ScrumEdge is a collaborative web-based scrum tool that allows agile development teams, ScrumMasters, and stakeholders to manage the Scrum lifecycle at the product and sprint levels.

ScrumEdge programmed in PHP and is distributed under the Apache Software License 2.0. It supports Scrum-Teams, ScrumMasters and Product Owners in running and coordinating agile software development projects.

== Framework ==
Scrum is an agile framework for completing complex projects. Scrum originally was formalized for software development projects, but works well for any complex, innovative scope of work. The possibilities are endless. The Scrum framework is deceptively simple.

== History ==
ScrumEdge was founded in 2008 and on April 23, 2009, ScrumEdge launched its project planning and management tool for scrum teams. ScrumEdge is based out of Virginia, USA.

== Features ==
ScrumEdge, while following the manifesto for agile software development, enables agile development teams to share information about their projects and manage their project deliverables.

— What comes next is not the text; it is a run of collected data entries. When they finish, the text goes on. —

**src/link_ctrl_pkg.sv**
```systemverilog
// Constants for the link protocol control register and cycle timer
package link_ctrl_pkg;
	localparam logic [7:0] link_ctrl_set_offset = 8'he0;
	localparam logic [7:0] link_ctrl_clear_offset = 8'he4;
	localparam int rollover_source_pos = 22;
	localparam int cycle_gen_en_pos = 21;
	localparam int offset_count_en_pos = 20;
	localparam int accept_phy_pos = 10;
	localparam int accept_self_id_pos = 9;
	localparam int filter_force_pos = 6;
	localparam int overlong_flag_pos = 25;
	localparam logic [31:0] link_ctrl_writable_mask = 32'h0070_0640;
	localparam logic [31:0] link_ctrl_reset_value = 32'h0000_0000;
	localparam int cycle_offset_width = 12;
	localparam logic [11:0] cycle_offset_last = 12'hbff;
	localparam logic [11:0] cycle_offset_reset_value = 12'h000;
	localparam int iso_rx_contexts = 4;
endpackage

```
**src/link_protocol_control.sv**
```systemverilog
// Link protocol control register with cycle timer offset logic
// Behaviour
// RL1: Source bit 1: cycle timer rolls over on external cycle input.
// RL2: Source bit 0: roll over after 3072 cycles of 24.576 MHz.
// RL3: Generator enable 1: send cycle start on every rollover.
// RL4: Generator enable 0: resync to received cycle start packets.
// RL5: Overlong-cycle flag set clears the generator enable bit.
// RL6: Setting generator enable is ignored while overlong flag stands.
// RL7: Count enable 1: offset advances each cycle clock and rolls over.
// RL8: Count enable 0: offset holds its value. Code still loads a received cycle start offset when generator enable is 0.
// RL9: Accept-PHY bit lets PHY packets into enabled request context.
// RL10: Accept-PHY bit never affects self-ID reception.
// RL11: Accept-self-ID bit gates self-ID packet reception.
// RL12: Software loads self-ID buffer pointer before enabling self-ID.
// RL13: Force bit 1 holds tag-one filter bit set in every context.
// RL14: Force bit 0 leaves tag-one filter bits freely writable.
// RL15: Force bit is set-only; cleared only by global reset.
// RL16: Reserved bits read zero, writes ignored.
// RL17: Set and clear addresses; either reads current contents.
// RL18: Zero written at either address leaves the bit unchanged.
`timescale 1ns/10ps
`default_nettype none
module link_protocol_control (
	input wire logic core_clk_in, // Link clock, 24.576 MHz cycle rate
	input wire logic rst_b_in, // Global hardware reset, active low
	input wire logic [7:0] reg_addr_in, // Register byte offset
	input wire logic reg_write_in, // Write strobe
	input wire logic [31:0] reg_wdata_in, // Write data
	output logic [31:0] reg_rdata_out, // Read data
	input wire logic overlong_cycle_flag_in, // Overlong-cycle event flag
	input wire logic external_cycle_input_in, // External cycle pin
	input wire logic cycle_start_rx_in, // Received cycle start pulse
	input wire logic [11:0] cycle_start_offset_in, // Offset in that packet
	input wire logic [3:0] filter_sw_bit_in, // Software tag-one bits
	output logic [3:0] tag_one_filter_bit_out, // Effective tag-one bits
	output logic [11:0] cycle_offset_out, // Cycle timer offset
	output logic cycle_rollover_out, // Rollover pulse
	output logic send_cycle_start_out, // Request cycle start packet
	output logic accept_phy_packets_out, // PHY packet receive gate
	output logic accept_self_id_packets_out // Self-ID receive gate
);
	import link_ctrl_pkg::*;

	logic [31:0] ctrl_reg;
	logic [31:0] ctrl_next;
	logic [11:0] offset_reg;
	logic [2:0] ext_sync_reg;
	logic ext_level_reg;
	logic ext_rise;
	logic rollover_source_select;
	logic cycle_start_generator_en;
	logic cycle_offset_count_en;
	logic roll;
	logic set_wr;
	logic clr_wr;
	logic [31:0] set_bits;

	assign rollover_source_select = ctrl_reg[rollover_source_pos];
	assign cycle_start_generator_en = ctrl_reg[cycle_gen_en_pos];
	assign cycle_offset_count_en = ctrl_reg[offset_count_en_pos];
	assign set_wr = reg_write_in && reg_addr_in == link_ctrl_set_offset;
	assign clr_wr = reg_write_in && reg_addr_in == link_ctrl_clear_offset;

	always_comb begin
		set_bits = reg_wdata_in & link_ctrl_writable_mask; // RL16
		if (overlong_cycle_flag_in) begin
			set_bits[cycle_gen_en_pos] = 1'b0; // RL6
		end
		ctrl_next = ctrl_reg;
		if (set_wr) begin
			ctrl_next = ctrl_reg | set_bits; // RL17 RL18
		end
		if (clr_wr) begin
			// Force bit is set-only
			ctrl_next = ctrl_reg & ~(set_bits & ~(32'h1 << filter_force_pos)); // RL15
			ctrl_next[cycle_gen_en_pos] = ctrl_reg[cycle_gen_en_pos] &
				~reg_wdata_in[cycle_gen_en_pos]; // RL17
		end
		if (overlong_cycle_flag_in) begin
			ctrl_next[cycle_gen_en_pos] = 1'b0; // RL5
		end
	end

	always_ff @(posedge core_clk_in) begin
		if (!rst_b_in) begin
			ctrl_reg <= link_ctrl_reset_value; // RL15
		end else begin
			ctrl_reg <= ctrl_next;
		end
	end

	always_comb begin
		reg_rdata_out = 32'h0;
		if (reg_addr_in == link_ctrl_set_offset ||
			reg_addr_in == link_ctrl_clear_offset) begin
			reg_rdata_out = ctrl_reg & link_ctrl_writable_mask; // RL16 RL17
		end
	end

	// Pin synchroniser; second and third stages must agree
	always_ff @(posedge core_clk_in) begin
		if (!rst_b_in) begin
			ext_sync_reg <= 3'h0;
			ext_level_reg <= 1'b0;
		end else begin
			ext_sync_reg <= {ext_sync_reg[1:0], external_cycle_input_in};
			if (ext_sync_reg[1] == ext_sync_reg[2]) begin
				ext_level_reg <= ext_sync_reg[2];
			end
		end
	end
	assign ext_rise = ext_sync_reg[1] && ext_sync_reg[2] && !ext_level_reg;

	always_comb begin
		if (rollover_source_select) begin
			roll = cycle_offset_count_en && ext_rise; // RL1
		end else begin
			roll = cycle_offset_count_en && offset_reg == cycle_offset_last; // RL2
		end
	end

	always_ff @(posedge core_clk_in) begin
		if (!rst_b_in) begin
			offset_reg <= cycle_offset_reset_value;
		end else if (!cycle_start_generator_en && cycle_start_rx_in) begin
			offset_reg <= cycle_start_offset_in; // RL4
		end else if (roll) begin
			offset_reg <= cycle_offset_reset_value; // RL7
		end else if (cycle_offset_count_en && offset_reg != cycle_offset_last) begin
			offset_reg <= offset_reg + 12'h001; // RL7
		end
		// Count disabled: offset holds unless generator enable is 0 and a cycle start is received. RL8
	end

	always_ff @(posedge core_clk_in) begin
		if (!rst_b_in) begin
			cycle_rollover_out <= 1'b0;
			send_cycle_start_out <= 1'b0;
		end else begin
			cycle_rollover_out <= roll;
			send_cycle_start_out <= roll && cycle_start_generator_en; // RL3
		end
	end

	assign cycle_offset_out = offset_reg;
	assign accept_phy_packets_out = ctrl_reg[accept_phy_pos]; // RL9 RL10
	assign accept_self_id_packets_out = ctrl_reg[accept_self_id_pos]; // RL11

	genvar ctx;
	generate
		for (ctx = 0; ctx < iso_rx_contexts; ctx++) begin : g_filter
			assign tag_one_filter_bit_out[ctx] =
				ctrl_reg[filter_force_pos] | filter_sw_bit_in[ctx]; // RL13 RL14
		end
	endgenerate
endmodule
`default_nettype wire

```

ScrumEdge allows users to manage their product backlogs, report their scrum related issues and report time against their sprint backlogs. ScrumEdge also has a project level dashboard that all users see when they sign in. This page displays all projects users are assigned to along with a basic snapshot of the number of sprints, stories and users that are assigned to each project. Progress bars allow users to see project progress at a glance. Story and Task Effort level reports allow ScrumMasters and Product Owners to follow their sprints in more detail. ScrumEdge also generates burndown charts, budget charts and the scrum team's burn rate charts.

ScrumEdge is intended to support various flavors of Agile like XP, Scrum, Agile Hybrid. Though primarily a project management tool, it also provides issue tracking, project reporting and program management.